*TASK PROMPT*: What lines in the records below hold the string "gates"? Please show them.

[Records contained in a dataset]
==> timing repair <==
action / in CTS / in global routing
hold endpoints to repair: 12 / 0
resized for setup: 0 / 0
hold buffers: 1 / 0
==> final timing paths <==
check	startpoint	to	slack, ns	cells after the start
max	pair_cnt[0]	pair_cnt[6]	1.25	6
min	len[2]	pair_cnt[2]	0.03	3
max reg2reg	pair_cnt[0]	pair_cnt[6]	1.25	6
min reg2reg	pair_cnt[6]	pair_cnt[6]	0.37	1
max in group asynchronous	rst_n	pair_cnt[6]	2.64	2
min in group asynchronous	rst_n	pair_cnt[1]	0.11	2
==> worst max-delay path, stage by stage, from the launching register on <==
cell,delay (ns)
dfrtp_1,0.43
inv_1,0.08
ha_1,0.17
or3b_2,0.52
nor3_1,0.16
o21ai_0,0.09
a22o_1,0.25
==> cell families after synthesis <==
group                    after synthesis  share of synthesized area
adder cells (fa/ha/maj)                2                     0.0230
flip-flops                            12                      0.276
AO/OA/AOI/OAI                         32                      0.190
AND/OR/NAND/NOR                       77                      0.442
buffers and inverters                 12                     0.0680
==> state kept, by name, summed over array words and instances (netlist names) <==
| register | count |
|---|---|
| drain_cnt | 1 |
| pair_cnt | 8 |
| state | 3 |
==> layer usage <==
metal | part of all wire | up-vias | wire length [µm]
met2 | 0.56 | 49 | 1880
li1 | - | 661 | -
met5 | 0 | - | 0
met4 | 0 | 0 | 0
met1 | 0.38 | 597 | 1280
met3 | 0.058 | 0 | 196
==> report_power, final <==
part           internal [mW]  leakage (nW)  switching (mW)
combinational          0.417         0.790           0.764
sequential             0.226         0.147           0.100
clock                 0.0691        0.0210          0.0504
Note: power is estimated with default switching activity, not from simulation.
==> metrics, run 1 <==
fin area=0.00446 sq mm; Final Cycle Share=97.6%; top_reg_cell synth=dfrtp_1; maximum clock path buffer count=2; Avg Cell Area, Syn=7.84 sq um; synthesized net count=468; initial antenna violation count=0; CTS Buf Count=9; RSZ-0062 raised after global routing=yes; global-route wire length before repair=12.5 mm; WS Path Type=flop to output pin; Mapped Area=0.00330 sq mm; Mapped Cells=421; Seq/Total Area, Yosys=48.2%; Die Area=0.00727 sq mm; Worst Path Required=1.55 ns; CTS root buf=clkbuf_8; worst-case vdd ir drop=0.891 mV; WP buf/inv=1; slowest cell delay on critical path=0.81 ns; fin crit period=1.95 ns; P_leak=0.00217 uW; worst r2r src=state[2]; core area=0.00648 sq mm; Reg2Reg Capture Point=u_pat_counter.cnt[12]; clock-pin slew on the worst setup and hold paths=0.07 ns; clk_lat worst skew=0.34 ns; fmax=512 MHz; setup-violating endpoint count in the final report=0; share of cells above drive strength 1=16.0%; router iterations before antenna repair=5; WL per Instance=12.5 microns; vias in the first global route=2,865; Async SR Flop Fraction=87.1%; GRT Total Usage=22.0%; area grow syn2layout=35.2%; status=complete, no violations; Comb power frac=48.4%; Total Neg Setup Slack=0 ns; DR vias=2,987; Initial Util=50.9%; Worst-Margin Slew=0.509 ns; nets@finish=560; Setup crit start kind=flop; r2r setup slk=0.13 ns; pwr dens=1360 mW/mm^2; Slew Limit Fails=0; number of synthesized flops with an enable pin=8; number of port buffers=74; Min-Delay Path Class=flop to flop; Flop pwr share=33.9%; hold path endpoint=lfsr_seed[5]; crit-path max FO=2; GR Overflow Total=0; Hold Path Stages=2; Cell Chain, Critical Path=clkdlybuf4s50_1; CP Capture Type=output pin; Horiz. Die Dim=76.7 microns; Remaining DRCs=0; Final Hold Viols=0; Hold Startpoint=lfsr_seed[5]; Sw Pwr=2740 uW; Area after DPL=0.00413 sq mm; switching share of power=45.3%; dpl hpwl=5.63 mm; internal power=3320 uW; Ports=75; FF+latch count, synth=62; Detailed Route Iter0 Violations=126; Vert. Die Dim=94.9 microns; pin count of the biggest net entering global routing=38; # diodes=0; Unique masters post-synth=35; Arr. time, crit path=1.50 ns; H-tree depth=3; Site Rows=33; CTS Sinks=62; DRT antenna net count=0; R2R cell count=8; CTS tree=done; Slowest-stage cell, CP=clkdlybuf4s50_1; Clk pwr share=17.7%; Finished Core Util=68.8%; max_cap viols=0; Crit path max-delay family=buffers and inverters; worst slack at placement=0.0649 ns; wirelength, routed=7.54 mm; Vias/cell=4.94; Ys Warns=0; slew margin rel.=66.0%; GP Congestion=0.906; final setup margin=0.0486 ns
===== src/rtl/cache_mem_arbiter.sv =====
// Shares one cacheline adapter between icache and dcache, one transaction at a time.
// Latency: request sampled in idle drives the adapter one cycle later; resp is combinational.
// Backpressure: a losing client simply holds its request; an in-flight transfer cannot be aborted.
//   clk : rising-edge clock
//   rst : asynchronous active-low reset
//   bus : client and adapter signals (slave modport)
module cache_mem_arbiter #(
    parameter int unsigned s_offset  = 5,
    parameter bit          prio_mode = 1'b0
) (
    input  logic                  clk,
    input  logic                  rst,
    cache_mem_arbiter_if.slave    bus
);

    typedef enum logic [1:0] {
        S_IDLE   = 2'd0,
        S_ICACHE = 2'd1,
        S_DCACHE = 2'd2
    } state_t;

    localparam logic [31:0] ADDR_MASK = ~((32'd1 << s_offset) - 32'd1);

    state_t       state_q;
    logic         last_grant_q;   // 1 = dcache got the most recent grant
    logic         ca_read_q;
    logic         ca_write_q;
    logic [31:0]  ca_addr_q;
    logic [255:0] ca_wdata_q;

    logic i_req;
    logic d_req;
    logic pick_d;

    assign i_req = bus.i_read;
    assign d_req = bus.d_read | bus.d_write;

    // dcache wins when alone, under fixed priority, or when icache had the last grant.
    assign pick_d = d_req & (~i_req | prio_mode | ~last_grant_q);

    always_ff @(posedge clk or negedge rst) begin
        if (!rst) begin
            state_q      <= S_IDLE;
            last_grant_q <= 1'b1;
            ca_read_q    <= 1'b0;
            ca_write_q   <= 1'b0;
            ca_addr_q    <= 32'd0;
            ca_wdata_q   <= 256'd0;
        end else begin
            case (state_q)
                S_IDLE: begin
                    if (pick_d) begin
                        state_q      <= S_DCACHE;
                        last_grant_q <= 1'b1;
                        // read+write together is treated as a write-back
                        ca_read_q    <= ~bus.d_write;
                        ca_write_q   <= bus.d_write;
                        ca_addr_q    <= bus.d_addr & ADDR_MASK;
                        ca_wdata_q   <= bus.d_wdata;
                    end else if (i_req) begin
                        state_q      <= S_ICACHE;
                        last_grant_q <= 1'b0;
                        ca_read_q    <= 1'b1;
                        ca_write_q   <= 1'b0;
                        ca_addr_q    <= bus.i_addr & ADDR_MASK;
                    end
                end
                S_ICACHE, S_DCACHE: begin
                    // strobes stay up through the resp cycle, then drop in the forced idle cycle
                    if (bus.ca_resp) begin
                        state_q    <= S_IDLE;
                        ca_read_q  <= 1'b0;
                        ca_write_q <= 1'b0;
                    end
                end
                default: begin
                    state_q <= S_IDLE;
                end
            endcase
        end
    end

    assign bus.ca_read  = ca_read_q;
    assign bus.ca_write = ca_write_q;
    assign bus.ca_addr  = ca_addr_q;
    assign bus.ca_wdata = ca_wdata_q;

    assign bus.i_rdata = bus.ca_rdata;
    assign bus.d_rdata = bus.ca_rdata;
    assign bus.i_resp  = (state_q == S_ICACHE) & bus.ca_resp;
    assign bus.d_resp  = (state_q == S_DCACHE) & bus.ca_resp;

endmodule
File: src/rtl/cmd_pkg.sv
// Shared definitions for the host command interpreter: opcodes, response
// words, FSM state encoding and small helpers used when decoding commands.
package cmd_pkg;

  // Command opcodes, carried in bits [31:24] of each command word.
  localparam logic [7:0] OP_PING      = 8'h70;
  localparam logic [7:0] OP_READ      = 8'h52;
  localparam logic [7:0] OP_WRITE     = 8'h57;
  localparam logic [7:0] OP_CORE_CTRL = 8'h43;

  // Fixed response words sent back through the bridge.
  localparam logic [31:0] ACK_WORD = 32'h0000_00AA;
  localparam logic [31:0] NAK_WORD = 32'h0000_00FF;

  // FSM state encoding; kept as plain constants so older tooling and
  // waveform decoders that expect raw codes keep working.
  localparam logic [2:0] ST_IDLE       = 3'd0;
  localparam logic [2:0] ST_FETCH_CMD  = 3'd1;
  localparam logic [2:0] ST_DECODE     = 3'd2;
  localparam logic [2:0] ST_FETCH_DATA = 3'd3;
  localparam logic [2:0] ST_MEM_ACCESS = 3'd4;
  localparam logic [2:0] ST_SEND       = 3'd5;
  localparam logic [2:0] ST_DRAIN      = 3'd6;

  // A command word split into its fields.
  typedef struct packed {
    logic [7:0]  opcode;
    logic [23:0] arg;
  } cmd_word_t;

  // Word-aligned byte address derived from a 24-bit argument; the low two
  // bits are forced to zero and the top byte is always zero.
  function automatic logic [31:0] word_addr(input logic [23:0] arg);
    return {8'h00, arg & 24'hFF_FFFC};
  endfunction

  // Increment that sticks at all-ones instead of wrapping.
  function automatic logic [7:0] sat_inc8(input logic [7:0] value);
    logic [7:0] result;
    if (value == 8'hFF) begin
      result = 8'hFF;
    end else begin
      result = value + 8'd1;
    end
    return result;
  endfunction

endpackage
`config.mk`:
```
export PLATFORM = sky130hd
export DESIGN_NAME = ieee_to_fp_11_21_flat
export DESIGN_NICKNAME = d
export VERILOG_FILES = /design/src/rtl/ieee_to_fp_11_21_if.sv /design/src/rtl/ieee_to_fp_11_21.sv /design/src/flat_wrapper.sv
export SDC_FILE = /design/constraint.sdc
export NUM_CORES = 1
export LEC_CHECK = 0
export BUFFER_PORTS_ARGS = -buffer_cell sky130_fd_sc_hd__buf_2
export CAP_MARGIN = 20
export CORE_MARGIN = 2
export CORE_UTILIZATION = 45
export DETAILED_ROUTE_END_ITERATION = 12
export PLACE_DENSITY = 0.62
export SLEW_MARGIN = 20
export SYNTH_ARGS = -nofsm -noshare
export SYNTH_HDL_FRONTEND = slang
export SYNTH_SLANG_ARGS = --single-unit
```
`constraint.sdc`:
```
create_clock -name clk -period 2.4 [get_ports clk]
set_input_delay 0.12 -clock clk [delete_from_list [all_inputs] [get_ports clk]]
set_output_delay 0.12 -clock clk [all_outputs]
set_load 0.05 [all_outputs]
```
---
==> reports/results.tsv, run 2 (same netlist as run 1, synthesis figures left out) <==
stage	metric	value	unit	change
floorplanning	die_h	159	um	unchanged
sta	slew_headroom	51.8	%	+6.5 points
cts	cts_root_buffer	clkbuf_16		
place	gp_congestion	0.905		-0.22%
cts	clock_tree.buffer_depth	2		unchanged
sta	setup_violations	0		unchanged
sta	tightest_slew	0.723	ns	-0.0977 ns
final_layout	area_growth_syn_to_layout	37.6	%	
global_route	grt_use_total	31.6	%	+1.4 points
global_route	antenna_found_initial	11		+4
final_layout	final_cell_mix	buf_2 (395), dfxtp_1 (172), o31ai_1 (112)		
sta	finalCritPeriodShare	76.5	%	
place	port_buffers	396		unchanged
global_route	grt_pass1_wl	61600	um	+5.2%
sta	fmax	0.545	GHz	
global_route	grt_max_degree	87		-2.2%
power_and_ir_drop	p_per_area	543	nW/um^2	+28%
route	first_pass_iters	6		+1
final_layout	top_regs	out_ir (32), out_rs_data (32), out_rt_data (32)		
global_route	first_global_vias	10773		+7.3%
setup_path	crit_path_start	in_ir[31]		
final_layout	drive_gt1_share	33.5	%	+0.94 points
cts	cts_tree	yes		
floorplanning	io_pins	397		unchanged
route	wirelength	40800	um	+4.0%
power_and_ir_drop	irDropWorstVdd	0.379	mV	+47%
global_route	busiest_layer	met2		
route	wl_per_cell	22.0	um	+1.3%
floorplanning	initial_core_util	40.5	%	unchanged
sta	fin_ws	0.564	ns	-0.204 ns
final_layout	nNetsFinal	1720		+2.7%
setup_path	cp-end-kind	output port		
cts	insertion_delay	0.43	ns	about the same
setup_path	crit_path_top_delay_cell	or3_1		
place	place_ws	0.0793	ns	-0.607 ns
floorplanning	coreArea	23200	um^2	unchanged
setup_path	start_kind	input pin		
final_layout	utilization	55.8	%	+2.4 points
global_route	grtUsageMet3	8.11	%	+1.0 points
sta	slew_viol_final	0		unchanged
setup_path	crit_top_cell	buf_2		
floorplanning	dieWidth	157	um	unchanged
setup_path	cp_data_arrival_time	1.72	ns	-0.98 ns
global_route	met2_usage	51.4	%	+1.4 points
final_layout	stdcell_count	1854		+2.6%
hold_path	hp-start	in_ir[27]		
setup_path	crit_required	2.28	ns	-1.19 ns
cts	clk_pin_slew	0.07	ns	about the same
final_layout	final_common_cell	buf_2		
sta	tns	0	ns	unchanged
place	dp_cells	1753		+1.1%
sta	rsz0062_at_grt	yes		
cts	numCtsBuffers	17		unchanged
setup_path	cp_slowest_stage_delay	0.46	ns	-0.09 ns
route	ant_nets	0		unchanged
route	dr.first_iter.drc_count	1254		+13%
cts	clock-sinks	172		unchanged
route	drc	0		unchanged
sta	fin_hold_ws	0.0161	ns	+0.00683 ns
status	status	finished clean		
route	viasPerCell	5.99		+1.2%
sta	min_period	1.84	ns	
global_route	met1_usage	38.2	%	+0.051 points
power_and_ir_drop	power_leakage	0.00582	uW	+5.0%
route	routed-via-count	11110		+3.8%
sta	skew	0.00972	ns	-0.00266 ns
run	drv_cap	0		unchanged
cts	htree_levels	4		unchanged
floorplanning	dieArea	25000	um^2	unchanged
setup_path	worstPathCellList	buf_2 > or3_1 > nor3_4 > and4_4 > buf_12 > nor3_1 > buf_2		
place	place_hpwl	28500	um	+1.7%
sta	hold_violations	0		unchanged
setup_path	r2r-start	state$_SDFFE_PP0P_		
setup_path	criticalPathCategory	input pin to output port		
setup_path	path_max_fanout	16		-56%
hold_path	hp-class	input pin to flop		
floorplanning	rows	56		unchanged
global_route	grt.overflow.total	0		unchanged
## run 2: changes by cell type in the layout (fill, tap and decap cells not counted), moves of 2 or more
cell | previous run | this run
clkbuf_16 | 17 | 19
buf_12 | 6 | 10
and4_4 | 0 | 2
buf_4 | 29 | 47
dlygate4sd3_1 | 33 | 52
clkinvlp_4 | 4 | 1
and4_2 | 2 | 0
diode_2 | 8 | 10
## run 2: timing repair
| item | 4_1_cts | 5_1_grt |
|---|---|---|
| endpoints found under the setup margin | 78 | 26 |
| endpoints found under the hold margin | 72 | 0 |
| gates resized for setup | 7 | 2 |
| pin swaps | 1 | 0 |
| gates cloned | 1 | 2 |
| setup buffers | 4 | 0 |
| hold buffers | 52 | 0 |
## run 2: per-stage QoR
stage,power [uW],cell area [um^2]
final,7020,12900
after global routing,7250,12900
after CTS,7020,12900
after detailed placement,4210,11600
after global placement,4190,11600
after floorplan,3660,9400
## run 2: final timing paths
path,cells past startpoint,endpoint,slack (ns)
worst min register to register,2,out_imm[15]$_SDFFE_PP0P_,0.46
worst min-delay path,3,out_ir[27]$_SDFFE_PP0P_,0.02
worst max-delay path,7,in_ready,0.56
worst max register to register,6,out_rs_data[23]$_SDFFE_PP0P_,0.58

*YOUR SOLUTION*:
| gates resized for setup | 7 | 2 |
| gates cloned | 1 | 2 |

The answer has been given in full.